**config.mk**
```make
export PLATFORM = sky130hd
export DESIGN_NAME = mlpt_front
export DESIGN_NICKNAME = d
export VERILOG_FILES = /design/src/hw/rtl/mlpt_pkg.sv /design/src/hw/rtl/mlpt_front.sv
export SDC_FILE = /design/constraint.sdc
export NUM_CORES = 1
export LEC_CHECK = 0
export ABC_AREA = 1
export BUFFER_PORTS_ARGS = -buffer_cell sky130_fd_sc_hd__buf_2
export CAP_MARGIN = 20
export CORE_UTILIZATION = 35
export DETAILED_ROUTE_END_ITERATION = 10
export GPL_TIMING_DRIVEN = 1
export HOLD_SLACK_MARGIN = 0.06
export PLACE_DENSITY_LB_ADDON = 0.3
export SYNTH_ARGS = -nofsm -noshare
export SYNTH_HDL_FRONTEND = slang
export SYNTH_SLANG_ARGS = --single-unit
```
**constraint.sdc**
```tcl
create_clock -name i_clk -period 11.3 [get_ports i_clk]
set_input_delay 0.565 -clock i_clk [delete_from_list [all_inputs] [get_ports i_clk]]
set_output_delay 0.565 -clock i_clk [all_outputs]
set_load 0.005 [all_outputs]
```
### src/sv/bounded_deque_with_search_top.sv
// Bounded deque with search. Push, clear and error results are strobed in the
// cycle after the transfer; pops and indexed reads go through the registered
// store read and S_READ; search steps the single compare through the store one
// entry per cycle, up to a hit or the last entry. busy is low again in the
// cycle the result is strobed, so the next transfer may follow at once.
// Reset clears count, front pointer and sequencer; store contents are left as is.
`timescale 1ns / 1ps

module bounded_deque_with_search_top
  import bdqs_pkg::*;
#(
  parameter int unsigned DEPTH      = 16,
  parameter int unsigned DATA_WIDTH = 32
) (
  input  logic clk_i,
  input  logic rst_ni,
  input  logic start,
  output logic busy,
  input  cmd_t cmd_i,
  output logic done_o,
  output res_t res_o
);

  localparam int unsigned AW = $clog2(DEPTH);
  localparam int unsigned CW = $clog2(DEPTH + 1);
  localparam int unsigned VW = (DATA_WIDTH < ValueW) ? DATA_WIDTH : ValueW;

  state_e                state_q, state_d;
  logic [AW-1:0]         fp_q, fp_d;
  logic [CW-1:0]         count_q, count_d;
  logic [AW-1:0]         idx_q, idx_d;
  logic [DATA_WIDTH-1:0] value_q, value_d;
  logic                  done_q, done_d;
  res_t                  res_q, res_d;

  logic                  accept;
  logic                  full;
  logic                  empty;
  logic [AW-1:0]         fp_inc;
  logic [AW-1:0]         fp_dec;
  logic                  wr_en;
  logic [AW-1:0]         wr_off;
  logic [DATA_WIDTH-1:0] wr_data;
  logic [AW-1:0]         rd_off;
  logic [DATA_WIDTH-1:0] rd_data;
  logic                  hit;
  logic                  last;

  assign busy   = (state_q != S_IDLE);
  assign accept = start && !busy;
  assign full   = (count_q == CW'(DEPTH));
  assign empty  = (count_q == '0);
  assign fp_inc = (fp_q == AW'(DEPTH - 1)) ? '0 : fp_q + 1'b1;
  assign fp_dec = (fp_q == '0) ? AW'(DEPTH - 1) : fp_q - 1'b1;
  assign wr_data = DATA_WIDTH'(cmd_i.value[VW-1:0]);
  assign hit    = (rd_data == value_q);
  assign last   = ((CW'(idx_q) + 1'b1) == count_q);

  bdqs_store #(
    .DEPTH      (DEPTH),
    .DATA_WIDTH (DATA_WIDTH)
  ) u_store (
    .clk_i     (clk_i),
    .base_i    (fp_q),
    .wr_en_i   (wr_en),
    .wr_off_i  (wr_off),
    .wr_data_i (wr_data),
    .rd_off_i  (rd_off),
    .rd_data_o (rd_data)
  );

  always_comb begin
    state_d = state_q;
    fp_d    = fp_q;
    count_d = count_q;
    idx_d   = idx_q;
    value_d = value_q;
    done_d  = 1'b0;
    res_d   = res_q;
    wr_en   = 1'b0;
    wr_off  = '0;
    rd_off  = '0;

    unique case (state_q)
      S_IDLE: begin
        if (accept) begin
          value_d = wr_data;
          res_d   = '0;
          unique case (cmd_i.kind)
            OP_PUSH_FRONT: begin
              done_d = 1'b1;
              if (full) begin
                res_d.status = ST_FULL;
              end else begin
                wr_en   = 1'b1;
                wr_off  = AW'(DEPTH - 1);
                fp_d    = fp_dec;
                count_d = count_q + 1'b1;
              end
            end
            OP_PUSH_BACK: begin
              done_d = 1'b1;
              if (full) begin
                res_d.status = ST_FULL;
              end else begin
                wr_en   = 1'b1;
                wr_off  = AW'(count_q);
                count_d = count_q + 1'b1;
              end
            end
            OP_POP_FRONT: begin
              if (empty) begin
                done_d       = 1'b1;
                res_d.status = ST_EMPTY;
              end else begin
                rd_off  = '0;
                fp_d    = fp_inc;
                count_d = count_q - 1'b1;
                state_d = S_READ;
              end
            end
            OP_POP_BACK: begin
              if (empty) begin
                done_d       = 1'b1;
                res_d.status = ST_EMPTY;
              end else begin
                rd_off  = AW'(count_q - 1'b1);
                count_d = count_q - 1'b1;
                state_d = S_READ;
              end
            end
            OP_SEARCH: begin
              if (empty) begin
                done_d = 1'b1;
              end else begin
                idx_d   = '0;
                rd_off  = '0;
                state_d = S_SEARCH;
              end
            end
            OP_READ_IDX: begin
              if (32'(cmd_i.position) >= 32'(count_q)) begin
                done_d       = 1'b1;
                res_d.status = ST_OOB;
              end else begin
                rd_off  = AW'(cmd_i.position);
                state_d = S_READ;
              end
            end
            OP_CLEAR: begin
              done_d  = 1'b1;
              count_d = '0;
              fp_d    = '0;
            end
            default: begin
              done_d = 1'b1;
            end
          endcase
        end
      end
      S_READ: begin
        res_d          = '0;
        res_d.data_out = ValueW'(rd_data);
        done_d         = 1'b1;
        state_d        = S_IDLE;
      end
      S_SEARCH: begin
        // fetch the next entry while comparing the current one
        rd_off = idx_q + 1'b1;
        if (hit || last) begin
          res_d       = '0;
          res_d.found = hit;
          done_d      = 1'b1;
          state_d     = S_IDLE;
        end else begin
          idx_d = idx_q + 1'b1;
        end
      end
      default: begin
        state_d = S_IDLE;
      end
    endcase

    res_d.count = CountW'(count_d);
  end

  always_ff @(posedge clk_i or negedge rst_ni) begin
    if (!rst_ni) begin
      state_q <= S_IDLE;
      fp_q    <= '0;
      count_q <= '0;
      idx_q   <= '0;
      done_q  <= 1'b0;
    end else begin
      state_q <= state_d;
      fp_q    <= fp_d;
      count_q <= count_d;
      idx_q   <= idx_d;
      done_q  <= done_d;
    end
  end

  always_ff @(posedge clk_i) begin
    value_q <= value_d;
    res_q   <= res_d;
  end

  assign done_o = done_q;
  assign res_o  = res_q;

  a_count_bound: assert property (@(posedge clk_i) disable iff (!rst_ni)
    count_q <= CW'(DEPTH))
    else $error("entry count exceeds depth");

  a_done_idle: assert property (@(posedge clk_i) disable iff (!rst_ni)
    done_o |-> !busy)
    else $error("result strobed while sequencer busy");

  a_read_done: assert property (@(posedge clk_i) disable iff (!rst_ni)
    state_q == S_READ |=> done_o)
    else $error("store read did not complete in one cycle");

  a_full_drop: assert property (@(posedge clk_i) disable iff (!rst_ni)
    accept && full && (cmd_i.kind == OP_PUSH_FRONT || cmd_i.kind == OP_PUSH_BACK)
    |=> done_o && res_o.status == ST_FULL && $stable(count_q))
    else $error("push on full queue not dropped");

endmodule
+++
◆ Problem to work on
Among the lines above, please find those with "posedge" and copy them.

◆ Exercise response
  always_ff @(posedge clk_i or negedge rst_ni) begin
  always_ff @(posedge clk_i) begin
  a_count_bound: assert property (@(posedge clk_i) disable iff (!rst_ni)
  a_done_idle: assert property (@(posedge clk_i) disable iff (!rst_ni)
  a_read_done: assert property (@(posedge clk_i) disable iff (!rst_ni)
  a_full_drop: assert property (@(posedge clk_i) disable iff (!rst_ni)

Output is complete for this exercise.